Lesson One: Icons Impact International Relations. Few political leaders can fire the mass consciousness, imagination, and emotions of millions across the Asia-Pacific as effectively as Lin did in just under ten games and a few weeks as he rose to fame. Since then his name has been as hotly debated in sports commentaries as in political punditry. The fact that Chinese Vice President Xi Jinping was visiting the United States just as Lin’s stardom took off made for a creative—if not slightly awkward—juxtaposition of US-China and China-Taiwan cross-strait relations in the media.
If social media is anything to go by, Lin already has a bigger following abroad than he does in the United States. After just five games, Lin’s fan base on China’s most popular microblogging network, Sina Weibo, neared the one million mark compared to just 250,000 Twitter followers and 500,000 fans on Facebook. Asian TV stations scrambled to add Knicks’ games to their schedule and not since Yao Ming has there been such a frenzy for the NBA throughout Asia. From one end of the Pacific to the other, Asians with even a slight affinity for basketball, sports, or simply a feel-good story are swelling with pride at Lin’s new-found, but long deserved, success.
Lin’s popularity parallels that of Taiwan-based American singer-songwriter, Wang Leehom. Fusing Western music with overlays of classical Chinese sounds, Wang’s music is a unique style that blends the sounds of the East and the West. Public approval has been overwhelming. Wang has more than 11 million Chinese followers on Weibo alone, and a larger “Hom-base” of fans spread across China and Southeast Asia than in the United States. How many political leaders can claim that sort of following in their home country, let alone across continents.#
The Lin/Wang effect has been so significant that it deserves its own term: “Icon Diplomacy”.

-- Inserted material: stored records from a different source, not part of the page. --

$ cat src/rtl/c3z_pkg.sv
// ----------------------------------------------------------------------------
// c3z_pkg
// Shared widths, register indexes, reset values and types of the 3x3
// convolution block.
// ----------------------------------------------------------------------------
package c3z_pkg;

    localparam int MAX_SIZE = 1024;
    localparam int ADDR_W   = $clog2(MAX_SIZE);

    localparam int PIX_W    = 8;
    localparam int POS_W    = 10;
    localparam int FRAME_W  = 11;
    localparam int COEF_W   = 8;
    localparam int ROW_W    = 3 * COEF_W;
    localparam int CFG_W    = 24;
    localparam int IDX_W    = 2;
    localparam int PROD_W   = PIX_W + COEF_W + 1;
    localparam int RSUM_W   = PROD_W + 2;
    localparam int VAL_W    = 20;
    localparam int IN_W     = 8;
    localparam int OUT_W    = 40;

    localparam logic [IDX_W-1:0] REG_FRAME_SIZE = 2'd0;
    localparam logic [IDX_W-1:0] REG_COEF_TOP   = 2'd1;
    localparam logic [IDX_W-1:0] REG_COEF_MID   = 2'd2;
    localparam logic [IDX_W-1:0] REG_COEF_BOT   = 2'd3;

    localparam logic [FRAME_W-1:0] FRAME_RST    = 11'd8;
    localparam logic [ROW_W-1:0]   COEF_TOP_RST = 24'h0100FF;
    localparam logic [ROW_W-1:0]   COEF_MID_RST = 24'h0200FE;
    localparam logic [ROW_W-1:0]   COEF_BOT_RST = 24'h0100FF;

    // window[row][col], row 0 is the oldest line, col 0 the oldest column
    typedef logic [2:0][2:0][PIX_W-1:0] t_win;
    typedef logic [2:0][ROW_W-1:0]      t_coef;

    typedef struct packed {
        logic             interior;
        logic             last;
        logic [POS_W-1:0] row;
        logic [POS_W-1:0] col;
    } t_ctl;

endpackage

Lesson Two: Sport and Entertainment Make for Great Diplomacy. Like Lin, sports and the arts have been undervalued and overlooked as tools of diplomatic outreach and soft power. One good example is the “Ping-Pong diplomacy” in US-China rapprochement in the 1970s. Another more recent non-political example is the New York Philharmonic Orchestra’s visit to North Korea in 2008 that was well received in Pyongyang. For too long such people-to-people interactions have been viewed as intangible, lifestyle pursuits rather than serious foreign policy instruments. Sport is play, music is entertainment, and movies are recreation. The reality is that below the stratosphere of grand strategy, the microcosms of Asia and America are increasingly being interwoven through the interactions of sports, culture, language, and music.

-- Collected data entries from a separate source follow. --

<file path="src/rtl/cte_pkg.sv">
package cte_pkg;

    localparam int CordicStepsDefault = 16;
    localparam int TabLen = 24;
    localparam int SqrtBits = 24;

    localparam logic [15:0] GainReset = 16'd1144;
    localparam logic [15:0] WeightReset = 16'd64225;

    typedef enum logic [1:0] {
        REG_BIAS_X = 2'd0,
        REG_BIAS_Y = 2'd1,
        REG_GAIN   = 2'd2,
        REG_WEIGHT = 2'd3
    } reg_idx_t;

    typedef enum logic [3:0] {
        ST_IDLE,
        ST_SQ_Y,
        ST_SQ_Z,
        ST_SQ_ADD,
        ST_START_A,
        ST_WAIT_A,
        ST_START_P,
        ST_WAIT_P,
        ST_GAIN,
        ST_PRED,
        ST_BLEND_W,
        ST_BLEND_A,
        ST_BLEND_SUM,
        ST_DONE
    } state_t;

    function automatic logic signed [27:0] atan_q24(input logic [4:0] idx);
        logic signed [27:0] v;
        case (idx)
            5'd0:    v = 28'sd13176795;
            5'd1:    v = 28'sd7778716;
            5'd2:    v = 28'sd4110060;
            5'd3:    v = 28'sd2086331;
            5'd4:    v = 28'sd1047214;
            5'd5:    v = 28'sd524117;
            5'd6:    v = 28'sd262123;
            5'd7:    v = 28'sd131069;
            5'd8:    v = 28'sd65536;
            5'd9:    v = 28'sd32768;
            5'd10:   v = 28'sd16384;
            5'd11:   v = 28'sd8192;
            5'd12:   v = 28'sd4096;
            5'd13:   v = 28'sd2048;
            5'd14:   v = 28'sd1024;
            5'd15:   v = 28'sd512;
            5'd16:   v = 28'sd256;
            5'd17:   v = 28'sd128;
            5'd18:   v = 28'sd64;
            5'd19:   v = 28'sd32;
            5'd20:   v = 28'sd16;
            5'd21:   v = 28'sd8;
            5'd22:   v = 28'sd4;
            5'd23:   v = 28'sd2;
            default: v = 28'sd0;
        endcase
        return v;
    endfunction

    function automatic logic signed [17:0] sat_ang(input logic signed [47:0] v);
        logic signed [17:0] r;
        if (v > 48'sd131071)
        begin
            r = 18'sd131071;
        end
        else if (v < -48'sd131072)
        begin
            r = -18'sd131072;
        end
        else
        begin
            r = 18'(v);
        end
        return r;
    endfunction

endpackage

</file>
<file path="src/rtl/cte_if.sv">
interface cte_sample_if;
    logic               valid;
    logic               ready;
    logic signed [15:0] accel_x;
    logic signed [15:0] accel_y;
    logic signed [15:0] accel_z;
    logic signed [15:0] rate_x;
    logic signed [15:0] rate_y;

    modport source (output valid, accel_x, accel_y, accel_z, rate_x, rate_y, input ready);
    modport sink (input valid, accel_x, accel_y, accel_z, rate_x, rate_y, output ready);
endinterface

interface cte_result_if;
    logic               valid;
    logic               ready;
    logic signed [17:0] roll_fused;
    logic signed [17:0] pitch_fused;

    modport source (output valid, roll_fused, pitch_fused, input ready);
    modport sink (input valid, roll_fused, pitch_fused, output ready);
endinterface

</file>
<file path="src/rtl/cte_isqrt.sv">
module cte_isqrt (
    input  logic        clk,
    input  logic        rst_n,
    input  logic        start,
    input  logic [47:0] value,
    output logic        busy,
    output logic [23:0] root
);

    localparam logic [4:0] LastCnt = 5'(cte_pkg::SqrtBits - 1);

    logic [47:0] val_reg;
    logic [25:0] rem_reg;
    logic [23:0] root_reg;
    logic [4:0]  cnt_reg;
    logic        busy_reg;

    logic [27:0] shifted;
    logic [27:0] trial;
    logic [27:0] diff;
    logic        ge;

    assign shifted = {rem_reg, val_reg[47:46]};
    assign trial = {2'b00, root_reg, 2'b01};
    assign ge = shifted >= trial;
    assign diff = shifted - trial;

    always_ff @(posedge clk or negedge rst_n)
    begin
        if (!rst_n)
        begin
            busy_reg <= 1'b0;
            cnt_reg <= '0;
        end
        else if (start)
        begin
            busy_reg <= 1'b1;
            cnt_reg <= '0;
        end
        else if (busy_reg)
        begin
            if (cnt_reg == LastCnt)
            begin
                busy_reg <= 1'b0;
            end
            cnt_reg <= cnt_reg + 5'd1;
        end
    end

    always_ff @(posedge clk)
    begin
        if (start)
        begin
            val_reg <= value;
            rem_reg <= '0;
            root_reg <= '0;
        end
        else if (busy_reg)
        begin
            val_reg <= {val_reg[45:0], 2'b00};
            rem_reg <= ge ? diff[25:0] : shifted[25:0];
            root_reg <= {root_reg[22:0], ge};
        end
    end

    assign busy = busy_reg;
    assign root = root_reg;

endmodule

</file>
<file path="src/rtl/cte_cordic.sv">
module cte_cordic #(
    parameter int STEPS = cte_pkg::CordicStepsDefault
) (
    input  logic               clk,
    input  logic               rst_n,
    input  logic               start,
    input  logic signed [25:0] y_in,
    input  logic signed [25:0] x_in,
    output logic               busy,
    output logic signed [17:0] angle
);

    localparam int Iters = (STEPS > cte_pkg::TabLen) ? cte_pkg::TabLen : STEPS;
    localparam logic [4:0] LastIdx = 5'(Iters - 1);

    logic signed [51:0] x_reg;
    logic signed [51:0] y_reg;
    logic signed [27:0] z_reg;
    logic [4:0]         idx_reg;
    logic               busy_reg;
    logic               zero_reg;

    logic signed [51:0] x_ext;
    logic signed [51:0] y_ext;
    logic signed [51:0] x_pre;
    logic signed [51:0] y_pre;
    logic signed [27:0] z_pre;
    logic signed [51:0] xs;
    logic signed [51:0] ys;
    logic signed [27:0] at;
    logic signed [28:0] z_rnd;

    assign x_ext = 52'(x_in) <<< 24;
    assign y_ext = 52'(y_in) <<< 24;

    always_comb
    begin
        x_pre = x_ext;
        y_pre = y_ext;
        z_pre = '0;
        if (x_in < 0)
        begin
            if (y_in >= 0)
            begin
                x_pre = y_ext;
                y_pre = -x_ext;
                z_pre = cte_pkg::atan_q24(5'd0) <<< 1;
            end
            else
            begin
                x_pre = -y_ext;
                y_pre = x_ext;
                z_pre = -(cte_pkg::atan_q24(5'd0) <<< 1);
            end
        end
    end

    assign xs = x_reg >>> idx_reg;
    assign ys = y_reg >>> idx_reg;
    assign at = cte_pkg::atan_q24(idx_reg);

    always_ff @(posedge clk or negedge rst_n)
    begin
        if (!rst_n)
        begin
            busy_reg <= 1'b0;
            idx_reg <= '0;
        end
        else if (start)
        begin
            busy_reg <= 1'b1;
            idx_reg <= '0;
        end
        else if (busy_reg)
        begin
            if (idx_reg == LastIdx)
            begin
                busy_reg <= 1'b0;
            end
            idx_reg <= idx_reg + 5'd1;
        end
    end

    always_ff @(posedge clk)
    begin
        if (start)
        begin
            x_reg <= x_pre;
            y_reg <= y_pre;
            z_reg <= z_pre;
            zero_reg <= (x_in == 0) && (y_in == 0);
        end
        else if (busy_reg)
        begin
            if (y_reg < 0)
            begin
                x_reg <= x_reg - ys;
                y_reg <= y_reg + xs;
                z_reg <= z_reg - at;
            end
            else
            begin
                x_reg <= x_reg + ys;
                y_reg <= y_reg - xs;
                z_reg <= z_reg + at;
            end
        end
    end

    assign z_rnd = (29'(z_reg) + 29'sd256) >>> 9;
    assign angle = zero_reg ? 18'sd0 : cte_pkg::sat_ang(48'(z_rnd));
    assign busy = busy_reg;

endmodule

</file>
<file path="src/rtl/complementary_tilt_estimator.sv">
// CORDIC_STEPS sets the CORDIC iterations per angle, clamped to at most 24 steps.
// The square root runs alongside the roll CORDIC, then the pitch CORDIC runs alone.
// One item is in flight at a time; a new sample is taken only after the result has been accepted.
// A shared 18 by 18 multiplier performs the squares, the rate scaling and both blends in turn.
// Reset clears both angle estimates and loads the default bias, gain and weight registers.
module complementary_tilt_estimator #(
    parameter int CORDIC_STEPS = cte_pkg::CordicStepsDefault
) (
    input  logic         clk,
    input  logic         rst_n,
    cte_sample_if.sink   sample,
    cte_result_if.source result,
    input  logic         psel,
    input  logic         penable,
    input  logic         pwrite,
    input  logic [3:0]   paddr,
    input  logic [31:0]  pwdata,
    output logic [31:0]  prdata,
    output logic         pready
);

    cte_pkg::state_t state_reg;
    cte_pkg::state_t state_next;

    logic signed [15:0] bias_x_reg;
    logic signed [15:0] bias_y_reg;
    logic [15:0]        gain_reg;
    logic [15:0]        weight_reg;

    logic signed [15:0] ax_reg;
    logic signed [15:0] ay_reg;
    logic signed [15:0] az_reg;
    logic signed [15:0] gx_reg;
    logic signed [15:0] gy_reg;

    logic signed [17:0] roll_est_reg;
    logic signed [17:0] pitch_est_reg;
    logic signed [17:0] roll_accel_reg;
    logic signed [17:0] pitch_accel_reg;
    logic signed [17:0] pred_reg;
    logic [23:0]        mag_reg;
    logic signed [35:0] prod_reg;
    logic signed [39:0] sum_reg;
    logic               axis_reg;

    logic signed [17:0] mul_a;
    logic signed [17:0] mul_b;
    logic signed [35:0] mul_p;
    logic signed [16:0] rate_diff;
    logic [16:0]        weight_comp;
    logic signed [17:0] est_sel;
    logic signed [39:0] pred_sum;
    logic signed [39:0] blend_sum;
    logic signed [39:0] pred_shift;
    logic signed [39:0] blend_shift;
    logic signed [16:0] neg_ax;

    logic               cord_start;
    logic               cord_busy;
    logic signed [25:0] cord_y;
    logic signed [25:0] cord_x;
    logic signed [17:0] cord_angle;
    logic               sqrt_start;
    logic               sqrt_busy;
    logic [23:0]        sqrt_root;

    logic               cfg_write;
    cte_pkg::reg_idx_t  cfg_idx;

    assign pready = 1'b1;
    assign cfg_write = psel && penable && pwrite;
    assign cfg_idx = cte_pkg::reg_idx_t'(paddr[3:2]);

    always_comb
    begin
        unique case (cfg_idx)
            cte_pkg::REG_BIAS_X: prdata = {{16{bias_x_reg[15]}}, bias_x_reg};
            cte_pkg::REG_BIAS_Y: prdata = {{16{bias_y_reg[15]}}, bias_y_reg};
            cte_pkg::REG_GAIN:   prdata = {16'd0, gain_reg};
            cte_pkg::REG_WEIGHT: prdata = {16'd0, weight_reg};
            default:             prdata = '0;
        endcase
    end

    always_ff @(posedge clk or negedge rst_n)
    begin
        if (!rst_n)
        begin
            bias_x_reg <= '0;
            bias_y_reg <= '0;
            gain_reg <= cte_pkg::GainReset;
            weight_reg <= cte_pkg::WeightReset;
        end
        else if (cfg_write)
        begin
            unique case (cfg_idx)
                cte_pkg::REG_BIAS_X: bias_x_reg <= pwdata[15:0];
                cte_pkg::REG_BIAS_Y: bias_y_reg <= pwdata[15:0];
                cte_pkg::REG_GAIN:   gain_reg <= pwdata[15:0];
                cte_pkg::REG_WEIGHT: weight_reg <= pwdata[15:0];
                default:             ;
            endcase
        end
    end

    always_comb
    begin
        state_next = state_reg;
        unique case (state_reg)
            cte_pkg::ST_IDLE:
            begin
                if (sample.valid)
                begin
                    state_next = cte_pkg::ST_SQ_Y;
                end
            end
            cte_pkg::ST_SQ_Y:    state_next = cte_pkg::ST_SQ_Z;
            cte_pkg::ST_SQ_Z:    state_next = cte_pkg::ST_SQ_ADD;
            cte_pkg::ST_SQ_ADD:  state_next = cte_pkg::ST_START_A;
            cte_pkg::ST_START_A: state_next = cte_pkg::ST_WAIT_A;
            cte_pkg::ST_WAIT_A:
            begin
                if (!cord_busy && !sqrt_busy)
                begin
                    state_next = cte_pkg::ST_START_P;
                end
            end
            cte_pkg::ST_START_P: state_next = cte_pkg::ST_WAIT_P;
            cte_pkg::ST_WAIT_P:
            begin
                if (!cord_busy)
                begin
                    state_next = cte_pkg::ST_GAIN;
                end
            end
            cte_pkg::ST_GAIN:    state_next = cte_pkg::ST_PRED;
            cte_pkg::ST_PRED:    state_next = cte_pkg::ST_BLEND_W;
            cte_pkg::ST_BLEND_W: state_next = cte_pkg::ST_BLEND_A;
            cte_pkg::ST_BLEND_A: state_next = cte_pkg::ST_BLEND_SUM;
            cte_pkg::ST_BLEND_SUM:
            begin
                state_next = axis_reg ? cte_pkg::ST_DONE : cte_pkg::ST_GAIN;
            end
            cte_pkg::ST_DONE:
            begin
                if (result.ready)
                begin
                    state_next = cte_pkg::ST_IDLE;
                end
            end
            default:             state_next = cte_pkg::ST_IDLE;
        endcase
    end

    assign rate_diff = axis_reg ? (17'(gy_reg) - 17'(bias_y_reg))
                                : (17'(gx_reg) - 17'(bias_x_reg));
    assign weight_comp = 17'h10000 - {1'b0, weight_reg};
    assign neg_ax = -17'(ax_reg);

    always_comb
    begin
        mul_a = '0;
        mul_b = '0;
        cord_start = 1'b0;
        sqrt_start = 1'b0;
        cord_y = 26'(ay_reg);
        cord_x = 26'(az_reg);
        sample.ready = 1'b0;
        result.valid = 1'b0;
        unique case (state_reg)
            cte_pkg::ST_IDLE:
            begin
                sample.ready = 1'b1;
            end
            cte_pkg::ST_SQ_Y:
            begin
                mul_a = 18'(ay_reg);
                mul_b = 18'(ay_reg);
            end
            cte_pkg::ST_SQ_Z:
            begin
                mul_a = 18'(az_reg);
                mul_b = 18'(az_reg);
            end
            cte_pkg::ST_START_A:
            begin
                cord_start = 1'b1;
                sqrt_start = 1'b1;
            end
            cte_pkg::ST_START_P:
            begin
                cord_start = 1'b1;
                cord_y = 26'(neg_ax) <<< 8;
                cord_x = {2'b00, mag_reg};
            end
            cte_pkg::ST_GAIN:
            begin
                mul_a = 18'(rate_diff);
                mul_b = {2'b00, gain_reg};
            end
            cte_pkg::ST_BLEND_W:
            begin
                mul_a = {2'b00, weight_reg};
                mul_b = pred_reg;
            end
            cte_pkg::ST_BLEND_A:
            begin
                mul_a = {1'b0, weight_comp};
                mul_b = axis_reg ? pitch_accel_reg : roll_accel_reg;
            end
            cte_pkg::ST_DONE:
            begin
                result.valid = 1'b1;
            end
            default:
            begin
            end
        endcase
    end

    assign result.roll_fused = roll_est_reg;
    assign result.pitch_fused = pitch_est_reg;

    assign mul_p = mul_a * mul_b;
    assign est_sel = axis_reg ? pitch_est_reg : roll_est_reg;
    assign pred_sum = (40'(est_sel) <<< 16) + 40'(prod_reg) + 40'sd32768;
    assign pred_shift = pred_sum >>> 16;
    assign blend_sum = sum_reg + 40'(prod_reg) + 40'sd32768;
    assign blend_shift = blend_sum >>> 16;

    always_ff @(posedge clk or negedge rst_n)
    begin
        if (!rst_n)
        begin
            state_reg <= cte_pkg::ST_IDLE;
            roll_est_reg <= '0;
            pitch_est_reg <= '0;
            axis_reg <= 1'b0;
        end
        else
        begin
            state_reg <= state_next;
            if (state_reg == cte_pkg::ST_WAIT_P)
            begin
                axis_reg <= 1'b0;
            end
            else if (state_reg == cte_pkg::ST_BLEND_SUM)
            begin
                axis_reg <= 1'b1;
                if (axis_reg)
                begin
                    pitch_est_reg <= cte_pkg::sat_ang(48'(blend_shift));
                end
                else
                begin
                    roll_est_reg <= cte_pkg::sat_ang(48'(blend_shift));
                end
            end
        end
    end

    always_ff @(posedge clk)
    begin
        prod_reg <= mul_p;
        if (sample.valid && sample.ready)
        begin
            ax_reg <= sample.accel_x;
            ay_reg <= sample.accel_y;
            az_reg <= sample.accel_z;
            gx_reg <= sample.rate_x;
            gy_reg <= sample.rate_y;
        end
        case (state_reg)
            cte_pkg::ST_SQ_Z:    sum_reg <= 40'(prod_reg);
            cte_pkg::ST_SQ_ADD:  sum_reg <= sum_reg + 40'(prod_reg);
            cte_pkg::ST_BLEND_A: sum_reg <= 40'(prod_reg);
            cte_pkg::ST_PRED:    pred_reg <= cte_pkg::sat_ang(48'(pred_shift));
            cte_pkg::ST_WAIT_A:
            begin
                roll_accel_reg <= cord_angle;
                mag_reg <= sqrt_root;
            end
            cte_pkg::ST_WAIT_P:  pitch_accel_reg <= cord_angle;
            default:
            begin
            end
        endcase
    end

    cte_cordic #(
        .STEPS(CORDIC_STEPS)
    ) u_cordic (
        .clk   (clk),
        .rst_n (rst_n),
        .start (cord_start),
        .y_in  (cord_y),
        .x_in  (cord_x),
        .busy  (cord_busy),
        .angle (cord_angle)
    );

    cte_isqrt u_isqrt (
        .clk   (clk),
        .rst_n (rst_n),
        .start (sqrt_start),
        .value ({sum_reg[31:0], 16'd0}),
        .busy  (sqrt_busy),
        .root  (sqrt_root)
    );

    assert property (@(posedge clk) disable iff (!rst_n)
        result.valid |-> !sample.ready)
        else $error("Result offered while a new sample could be taken.");

    assert property (@(posedge clk) disable iff (!rst_n)
        (sample.valid && sample.ready) |=> !sample.ready)
        else $error("Second sample taken straight after a transfer.");

    assert property (@(posedge clk) disable iff (!rst_n)
        cord_start |-> !cord_busy)
        else $error("CORDIC started while still iterating.");

    assert property (@(posedge clk) disable iff (!rst_n)
        (result.valid && result.ready) |=> sample.ready)
        else $error("Block did not return to idle after the result transfer.");

endmodule

</file>
<file path="src/flat_wrapper.sv">
// flat-port wrapper written by rule: the top's interface ports become plain ports
module complementary_tilt_estimator_flat 
#(
    parameter int CORDIC_STEPS = cte_pkg::CordicStepsDefault
)
  (clk, rst_n, psel, penable, pwrite, paddr, pwdata, prdata, pready, sample_valid, sample_accel_x, sample_accel_y, sample_accel_z, sample_rate_x, sample_rate_y, sample_ready, result_valid, result_roll_fused, result_pitch_fused, result_ready);
  cte_sample_if sample_i ();
  cte_result_if result_i ();
  input  logic clk;
  input  logic rst_n;
  input  logic psel;
  input  logic penable;
  input  logic pwrite;
  input  logic [3:0] paddr;
  input  logic [31:0] pwdata;
  output logic [31:0] prdata;
  output logic pready;
  input wire logic [$bits(sample_i.valid)-1:0] sample_valid;
  input wire logic [$bits(sample_i.accel_x)-1:0] sample_accel_x;
  input wire logic [$bits(sample_i.accel_y)-1:0] sample_accel_y;
  input wire logic [$bits(sample_i.accel_z)-1:0] sample_accel_z;
  input wire logic [$bits(sample_i.rate_x)-1:0] sample_rate_x;
  input wire logic [$bits(sample_i.rate_y)-1:0] sample_rate_y;
  output wire logic [$bits(sample_i.ready)-1:0] sample_ready;
  output wire logic [$bits(result_i.valid)-1:0] result_valid;
  output wire logic [$bits(result_i.roll_fused)-1:0] result_roll_fused;
  output wire logic [$bits(result_i.pitch_fused)-1:0] result_pitch_fused;
  input wire logic [$bits(result_i.ready)-1:0] result_ready;
  assign sample_i.valid = sample_valid;
  assign sample_i.accel_x = sample_accel_x;
  assign sample_i.accel_y = sample_accel_y;
  assign sample_i.accel_z = sample_accel_z;
  assign sample_i.rate_x = sample_rate_x;
  assign sample_i.rate_y = sample_rate_y;
  assign sample_ready = sample_i.ready;
  assign result_valid = result_i.valid;
  assign result_roll_fused = result_i.roll_fused;
  assign result_pitch_fused = result_i.pitch_fused;
  assign result_i.ready = result_ready;
  complementary_tilt_estimator #(.CORDIC_STEPS(CORDIC_STEPS)) u_core (.clk(clk), .rst_n(rst_n), .sample(sample_i), .result(result_i), .psel(psel), .penable(penable), .pwrite(pwrite), .paddr(paddr), .pwdata(pwdata), .prdata(prdata), .pready(pready));
endmodule
</file>
<file path="config.mk">
export PLATFORM = sky130hd
export DESIGN_NAME = complementary_tilt_estimator_flat
export DESIGN_NICKNAME = d
export VERILOG_FILES = /design/src/rtl/cte_pkg.sv /design/src/rtl/cte_if.sv /design/src/rtl/cte_isqrt.sv /design/src/rtl/cte_cordic.sv /design/src/rtl/complementary_tilt_estimator.sv /design/src/flat_wrapper.sv
export SDC_FILE = /design/constraint.sdc
export NUM_CORES = 2
export LEC_CHECK = 0
export BUFFER_PORTS_ARGS = -buffer_cell sky130_fd_sc_hd__buf_4
export CORE_ASPECT_RATIO = 0.75
export CORE_MARGIN = 2
export CORE_UTILIZATION = 30
export CTS_BUF_LIST = sky130_fd_sc_hd__clkbuf_4 sky130_fd_sc_hd__clkbuf_8 sky130_fd_sc_hd__clkbuf_16
export DETAILED_ROUTE_END_ITERATION = 7
export PLACE_DENSITY = 0.57
export SLEW_MARGIN = 5
export SYNTH_ARGS = -nofsm -noshare
export SYNTH_HDL_FRONTEND = slang
export SYNTH_SLANG_ARGS = --single-unit
</file>
<file path="constraint.sdc">
create_clock -name clk -period 8.6 [get_ports clk]
set_input_delay 0.43 -clock clk [delete_from_list [all_inputs] [get_ports clk]]
set_output_delay 0.43 -clock clk [all_outputs]
set_load 0.01 [all_outputs]
</file>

The frenzy that Lin ignited may be temporary but there is long-term capital to be gained by institutionalizing that zeal through international sport camps, clinics, and exchanges. Peace dividends are gained not just through military cuts. They are also gained through US Division I or II collegiate players spending a summer in Southeast Asia coaching aspiring players, and through industry placements in dance companies, recording labels, production companies, or emerging sporting leagues. Unbound by the whims and dregs of politics, it is sports and the creative arts which will catalyze dynamic ways for people to connect and relations to endure.